── WORKING DATA

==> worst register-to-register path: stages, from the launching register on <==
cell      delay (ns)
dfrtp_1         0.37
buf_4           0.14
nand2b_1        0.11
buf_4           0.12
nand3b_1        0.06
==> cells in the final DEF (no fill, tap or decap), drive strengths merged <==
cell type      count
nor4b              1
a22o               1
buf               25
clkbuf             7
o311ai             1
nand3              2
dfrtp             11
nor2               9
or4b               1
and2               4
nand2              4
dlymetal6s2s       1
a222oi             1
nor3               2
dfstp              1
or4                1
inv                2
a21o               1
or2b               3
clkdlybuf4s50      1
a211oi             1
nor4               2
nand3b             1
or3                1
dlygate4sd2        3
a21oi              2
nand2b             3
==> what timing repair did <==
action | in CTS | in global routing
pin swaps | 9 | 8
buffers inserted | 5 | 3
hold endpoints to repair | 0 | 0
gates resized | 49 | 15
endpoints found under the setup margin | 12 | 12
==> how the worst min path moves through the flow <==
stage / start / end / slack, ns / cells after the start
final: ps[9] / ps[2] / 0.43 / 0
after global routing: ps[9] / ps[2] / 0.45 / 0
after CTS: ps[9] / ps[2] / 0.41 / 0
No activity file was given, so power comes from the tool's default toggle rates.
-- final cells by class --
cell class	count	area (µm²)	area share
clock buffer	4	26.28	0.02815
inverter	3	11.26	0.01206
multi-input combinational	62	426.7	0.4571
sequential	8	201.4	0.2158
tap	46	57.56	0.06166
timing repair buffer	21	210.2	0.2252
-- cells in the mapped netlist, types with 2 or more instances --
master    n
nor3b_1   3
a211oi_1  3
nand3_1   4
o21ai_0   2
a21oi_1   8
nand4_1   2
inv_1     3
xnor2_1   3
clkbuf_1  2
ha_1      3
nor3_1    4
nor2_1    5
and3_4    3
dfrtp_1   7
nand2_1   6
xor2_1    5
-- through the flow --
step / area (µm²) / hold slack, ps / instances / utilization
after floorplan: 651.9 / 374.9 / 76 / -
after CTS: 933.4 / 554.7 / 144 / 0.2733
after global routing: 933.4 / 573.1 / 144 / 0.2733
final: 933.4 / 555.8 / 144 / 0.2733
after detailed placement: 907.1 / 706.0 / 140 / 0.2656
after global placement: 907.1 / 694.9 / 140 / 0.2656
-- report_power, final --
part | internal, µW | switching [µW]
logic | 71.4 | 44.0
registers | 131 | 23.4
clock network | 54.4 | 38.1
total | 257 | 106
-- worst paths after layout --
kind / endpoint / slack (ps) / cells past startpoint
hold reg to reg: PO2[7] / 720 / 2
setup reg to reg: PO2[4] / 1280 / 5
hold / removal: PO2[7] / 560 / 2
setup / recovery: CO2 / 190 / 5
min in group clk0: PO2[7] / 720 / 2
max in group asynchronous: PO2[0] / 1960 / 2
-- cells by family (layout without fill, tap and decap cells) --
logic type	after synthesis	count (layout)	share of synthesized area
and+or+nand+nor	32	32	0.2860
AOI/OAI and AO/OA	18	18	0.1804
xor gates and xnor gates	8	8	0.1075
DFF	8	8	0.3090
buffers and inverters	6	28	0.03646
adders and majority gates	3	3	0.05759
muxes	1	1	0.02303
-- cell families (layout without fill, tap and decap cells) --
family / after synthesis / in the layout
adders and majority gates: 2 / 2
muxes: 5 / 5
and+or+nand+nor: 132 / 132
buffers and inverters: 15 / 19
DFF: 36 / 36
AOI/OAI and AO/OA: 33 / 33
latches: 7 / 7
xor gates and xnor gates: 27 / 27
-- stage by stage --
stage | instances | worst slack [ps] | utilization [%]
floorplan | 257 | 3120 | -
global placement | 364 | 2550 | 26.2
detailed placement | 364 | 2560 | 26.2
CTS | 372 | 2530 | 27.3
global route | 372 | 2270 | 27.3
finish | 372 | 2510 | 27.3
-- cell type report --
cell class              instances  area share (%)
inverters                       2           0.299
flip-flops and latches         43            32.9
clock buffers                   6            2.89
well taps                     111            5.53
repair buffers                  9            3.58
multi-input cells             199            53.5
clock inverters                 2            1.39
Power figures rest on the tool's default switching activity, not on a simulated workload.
==> /design/flow/run.sh <==
#!/bin/bash
# OpenROAD 26Q1-2900-gdf79404cd8, Yosys 0.63+post, stock flow scripts
make -C /OpenROAD-flow-scripts/flow DESIGN_CONFIG=/design/flow/config.mk WORK_HOME=/design/flow/orfs finish
==> /design/flow/config.mk <==
export PLATFORM = sky130hd
export DESIGN_NAME = wishbone_ctl
export DESIGN_NICKNAME = wishbone_ctl
export VERILOG_FILES = /design/flow/design.v
export SDC_FILE = /design/flow/constraint.sdc
export NUM_CORES = 4
export LEC_CHECK = 1
export CORE_AREA = 10 10 130 130
export DIE_AREA = 0 0 140 140
==> /design/flow/constraint.sdc <==
current_design wishbone_ctl

set clk_period 8.3
set clk_io_pct 0.2

create_clock -name clk0 -period $clk_period [get_ports {wb_clk_i}]

set non_clock_inputs [all_inputs -no_clocks]
set_input_delay [expr $clk_period * $clk_io_pct] -clock clk0 $non_clock_inputs
set_output_delay [expr $clk_period * $clk_io_pct] -clock clk0 [all_outputs]
==> design/flow/config.mk <==
export PLATFORM = sky130hd
export DESIGN_NAME = controller
export DESIGN_NICKNAME = controller
export VERILOG_FILES = /design/flow/design.v
export SDC_FILE = /design/flow/constraint.sdc
export NUM_CORES = 4
export LEC_CHECK = 1
export CORE_UTILIZATION = 50
==> design/flow/design.v <==
module controller
#(
    parameter PLAINTEXT_MODULUS = 64,
    parameter PLAINTEXT_WIDTH = 6,
    parameter CIPHERTEXT_MODULUS = 1024,
    parameter CIPHERTEXT_WIDTH = 10,
    parameter DIMENSION = 10,
    parameter BIG_N = 30,
    parameter DIM_WIDTH = 4,
    parameter ADDR_WIDTH = 10,
    parameter PARALLEL = 1
)
(
    input clk,
    input rst_n,
    input [1:0] opcode,
    input config_en,
    input [ADDR_WIDTH-1:0] op1_base_addr,
    input [ADDR_WIDTH-1:0] op2_base_addr,
    input [ADDR_WIDTH-1:0] out_base_addr,
    output reg [1:0] opcode_out,
    output reg [ADDR_WIDTH-1:0] op1_addr,
    output reg [ADDR_WIDTH-1:0] op2_addr,
    output reg [ADDR_WIDTH-1:0] out_addr,
    output reg op_select,
    output reg en,
    output reg done,
    output reg [DIM_WIDTH:0] row
);
    reg [ADDR_WIDTH-1:0] op1_base_addr_stored;
    reg [ADDR_WIDTH-1:0] op2_base_addr_stored;
    reg [ADDR_WIDTH-1:0] out_base_addr_stored;
    reg [DIM_WIDTH-1:0] col;  
    always_ff @(posedge clk) begin
        if (en) begin
            case (opcode_out)
                2'b00: begin
                    if (row > DIMENSION && col > 0) begin
                        en <= 0;
                        done <= 1;
                        row <= 0;
                        col <= 0;
                        out_addr <= out_addr + 1;
                    end else if (row != 0 && col == 0) begin
                        op1_addr <= op1_addr + 1;
                        op2_addr <= op2_addr + 1;
                        out_addr <= out_addr + 1;
                        col <= col + 2;
                    end else if (col + 1 < BIG_N) begin
                        op1_addr <= op1_addr + 1;
                        op2_addr <= op2_addr + 1;
                        col <= col + 2;
                    end else if (col + 1 >= BIG_N) begin
                        op1_addr <= op1_addr + 1;
                        op2_addr <= op2_addr + 1;
                        row <= row + 1;
                        col <= 0;
                    end else begin
                        en <= 0;
                        done <= 1;
                    end
                end
                2'b01: begin
                    if (op1_addr <= op1_base_addr_stored + DIMENSION/PARALLEL) begin
                        op1_addr <= op1_addr + 1;
                        op2_addr <= op2_addr + 1;
                        row <= row + 1;
                    end else begin
                        en <= 0;
                        done <= 1;
                    end
                end
                2'b10: begin
                    if (op1_addr <= op1_base_addr_stored + DIMENSION/PARALLEL) begin
                        op1_addr <= op1_addr + 1;
                        op2_addr <= op2_addr + 1;
                        out_addr <= out_addr + 1;
                    end else begin
                        en <= 0;
                        done <= 1;
                    end
                end
                2'b11: begin
                    if (op1_addr < op1_base_addr_stored + DIMENSION/PARALLEL) begin
                        op1_addr <= op1_addr + 1;
                        row <= row + 1;
                    end else if (op_select != 1 && !done) begin
                        row <= 0;
                        op_select <= 1;
                    end else if (op2_addr < op2_base_addr_stored + DIMENSION/PARALLEL) begin
                        op2_addr <= op2_addr + 1;
                        out_addr <= out_addr + 1;  
                        row <= row + 1;
                        op_select <= 1;
                    end else if (op2_addr == op2_base_addr_stored + DIMENSION/PARALLEL) begin
                        op2_addr <= op2_addr + 1;
                        out_addr <= out_addr + 1;  
                        row <= row + 1;
                        op_select <= 0;
                        done <= 1;
                    end else if (row <= 2*DIMENSION/PARALLEL) begin
                        out_addr <= out_addr + 1;  
                        row <= row + 1;
                    end else begin
                        en <= 0;
                        done <= 1;
                    end
                end
            endcase
        end
        if (!en && !done && !config_en) begin
            en <= 1;
        end
        if (config_en) begin
            opcode_out <= opcode;
            op1_addr <= op1_base_addr;
            op2_addr <= op2_base_addr;
            out_addr <= out_base_addr;
            op1_base_addr_stored <= op1_base_addr;
            op2_base_addr_stored <= op2_base_addr;
            out_base_addr_stored <= out_base_addr;
            en <= 0;
            done <= 0;
            row <= 0;
            col <= 0;
        end
        if (!rst_n) begin
            opcode_out <= 0;
            op1_addr <= 0;
            op2_addr <= 0;
            out_addr <= 0;
            op1_base_addr_stored <= 0;
            op2_base_addr_stored <= 0;
            out_base_addr_stored <= 0;
            op_select <= 0;
            en <= 0;
            row <= 0;
            col <= 0;
        end
    end
endmodule
==> design/flow/run.sh <==
#!/bin/bash
# OpenROAD 26Q1-2900-gdf79404cd8, Yosys 0.63+post, stock flow scripts
make -C /OpenROAD-flow-scripts/flow DESIGN_CONFIG=/design/flow/config.mk WORK_HOME=/design/flow/orfs finish
==> design/flow/constraint.sdc <==
current_design controller

set clk_period 4.0
set clk_io_pct 0.2

create_clock -name clk0 -period $clk_period [get_ports {clk}]

set non_clock_inputs [all_inputs -no_clocks]
set_input_delay [expr $clk_period * $clk_io_pct] -clock clk0 $non_clock_inputs
set_output_delay [expr $clk_period * $clk_io_pct] -clock clk0 [all_outputs]
==> run.sh <==
#!/bin/bash
# OpenROAD 26Q1-2900-gdf79404cd8, Yosys 0.63+post, stock flow scripts
make -C /OpenROAD-flow-scripts/flow DESIGN_CONFIG=/design/flow/config.mk WORK_HOME=/design/flow/orfs finish
==> config.mk <==
export PLATFORM = sky130hd
export DESIGN_NAME = APB_master
export DESIGN_NICKNAME = APB_master
export VERILOG_FILES = /design/flow/design.v
export SDC_FILE = /design/flow/constraint.sdc
export NUM_CORES = 4
export LEC_CHECK = 1
export CORE_UTILIZATION = 30
==> constraint.sdc <==
current_design APB_master

set clk_period 1.4
set clk_io_pct 0.2

create_clock -name clk0 -period $clk_period [get_ports {PCLK}]
create_clock -name clk1 -period $clk_period [get_ports {PREADY}]

set non_clock_inputs [all_inputs -no_clocks]
set_input_delay [expr $clk_period * $clk_io_pct] -clock clk0 $non_clock_inputs
set_output_delay [expr $clk_period * $clk_io_pct] -clock clk0 [all_outputs]
<file path="/design/flow/constraint.sdc">
current_design ClockAndQuery

set clk_period 23.6
set clk_io_pct 0.2

create_clock -name clk0 -period $clk_period [get_ports {clock}]

set non_clock_inputs [all_inputs -no_clocks]
set_input_delay [expr $clk_period * $clk_io_pct] -clock clk0 $non_clock_inputs
set_output_delay [expr $clk_period * $clk_io_pct] -clock clk0 [all_outputs]
</file>
<file path="/design/flow/run.sh">
#!/bin/bash
# OpenROAD 26Q1-2900-gdf79404cd8, Yosys 0.63+post, stock flow scripts
make -C /OpenROAD-flow-scripts/flow DESIGN_CONFIG=/design/flow/config.mk WORK_HOME=/design/flow/orfs finish
</file>
<file path="/design/flow/config.mk">
export PLATFORM = sky130hd
export DESIGN_NAME = ClockAndQuery
export DESIGN_NICKNAME = ClockAndQuery
export VERILOG_FILES = /design/flow/design.v
export SDC_FILE = /design/flow/constraint.sdc
export NUM_CORES = 4
export LEC_CHECK = 1
export CORE_UTILIZATION = 30
</file>
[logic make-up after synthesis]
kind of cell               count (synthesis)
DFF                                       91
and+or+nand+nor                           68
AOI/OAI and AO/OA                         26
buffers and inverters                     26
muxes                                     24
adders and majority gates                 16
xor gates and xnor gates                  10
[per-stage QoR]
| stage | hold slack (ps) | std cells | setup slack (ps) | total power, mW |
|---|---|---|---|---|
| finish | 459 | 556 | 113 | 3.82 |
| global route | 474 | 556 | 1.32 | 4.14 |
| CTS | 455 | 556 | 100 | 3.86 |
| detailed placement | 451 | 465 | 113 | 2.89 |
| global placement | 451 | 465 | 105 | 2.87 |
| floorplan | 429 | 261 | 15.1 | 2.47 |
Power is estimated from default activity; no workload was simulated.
==> design/flow/design.v <==
module roundrobin_fixedtimeslice(
	input clk,
	input rst_n,
	input [3:0] REQ,
	output reg [3:0] GNT
);
	reg [2:0] present_state;
	reg [2:0] next_state;
	parameter [2:0] S_ideal = 3'b000;
	parameter [2:0] S_0 = 3'b001;
	parameter [2:0] S_1 = 3'b010;
	parameter [2:0] S_2 = 3'b011;
	parameter [2:0] S_3 = 3'b100;
  always @ (posedge clk or negedge rst_n)  
		begin
         		 if(!rst_n)
			present_state <= S_ideal;
			else
				present_state <= next_state;
			end
  always @(*)  
		begin
			case(present_state)
			S_ideal : begin
				if(REQ[0])
				begin
				next_state = S_0;
				end
				else if(REQ[1])
				begin
				next_state = S_1;
				end
				else if(REQ[2])
				begin
                                next_state = S_2;
				end
				else if(REQ[3])
				begin
				next_state = S_3;
				end
				else
				begin
				next_state = S_ideal;
				end
				end  
			S_0 : begin
				if(REQ[1])	
				begin
				next_state = S_1;
				end
				else if(REQ[2])
				begin
				next_state = S_2;
				end
				else if(REQ[3])
				begin
				next_state = S_3;
				end
				else if(REQ[0])
				begin
				next_state = S_0;
				end
				else
				begin
				next_state = S_ideal;
				end
				end  
			S_1 : begin
				if(REQ[2])
				begin	
				next_state = S_2;
				end
				else if(REQ[3])
				begin
				next_state = S_3;
				end
                            	else if(REQ[0])
				begin
				next_state = S_0;
				end
				else if(REQ[1])
				begin
				next_state = S_1;
				end
				else
				begin
				next_state = S_ideal;
				end
				end  
			S_2 : begin
				if(REQ[3])
				begin
				next_state = S_3;
				end
				else if(REQ[0])
				begin
				next_state = S_0;
				end
				else if(REQ[1])
				begin
				next_state = S_1;
				end
				else if(REQ[2])
				begin
				next_state = S_2;
				end
				else		
				begin
				next_state = S_ideal;
				end
				end  
			S_3 : begin
				if(REQ[0])
                                begin
				next_state = S_0;
				end
				else if(REQ[1])
				begin
				next_state = S_1;
				end
				else if(REQ[2])
				begin
				next_state = S_2;
				end
				else if(REQ[3])
				begin
				next_state = S_3;
				end
				else
				begin
				next_state = S_ideal;
				end
				end  
			default : begin
				if(REQ[0])
				begin
				next_state = S_0;
				end
				else if(REQ[1])
				begin
				next_state = S_1;
				end
				else if(REQ[2])
				begin
				next_state = S_2;
				end
				else if(REQ[3])
				begin
				next_state = S_3;
				end
				else
				begin
				next_state = S_ideal;
				end
				end  
			endcase  
  end
  always @(*)  
	begin
	case(present_state)
		S_0 : begin GNT = 4'b0001; end
		S_1 : begin GNT = 4'b0010; end
		S_2 : begin GNT = 4'b0100; end
		S_3 : begin GNT = 4'b1000; end
		default : begin GNT = 4'b0000; end
	endcase
  end
endmodule  
==> design/flow/run.sh <==
#!/bin/bash
# OpenROAD 26Q1-2900-gdf79404cd8, Yosys 0.63+post, stock flow scripts
make -C /OpenROAD-flow-scripts/flow DESIGN_CONFIG=/design/flow/config.mk WORK_HOME=/design/flow/orfs finish
==> design/flow/config.mk <==
export PLATFORM = sky130hd
export DESIGN_NAME = roundrobin_fixedtimeslice
export DESIGN_NICKNAME = roundrobin_fixedtimeslice
export VERILOG_FILES = /design/flow/design.v
export SDC_FILE = /design/flow/constraint.sdc
export NUM_CORES = 4
export LEC_CHECK = 1
export CORE_AREA = 10 10 70 70
export DIE_AREA = 0 0 80 80
==> design/flow/constraint.sdc <==
current_design roundrobin_fixedtimeslice

set clk_period 1.6
set clk_io_pct 0.2

create_clock -name clk0 -period $clk_period [get_ports {clk}]

set non_clock_inputs [all_inputs -no_clocks]
set_input_delay [expr $clk_period * $clk_io_pct] -clock clk0 $non_clock_inputs
set_output_delay [expr $clk_period * $clk_io_pct] -clock clk0 [all_outputs]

────

Across all the records, find the lines containing the word "gates" and reproduce each one.

gates resized | 49 | 15
xor gates and xnor gates	8	8	0.1075
adders and majority gates	3	3	0.05759
adders and majority gates: 2 / 2
xor gates and xnor gates: 27 / 27
adders and majority gates                 16
xor gates and xnor gates                  10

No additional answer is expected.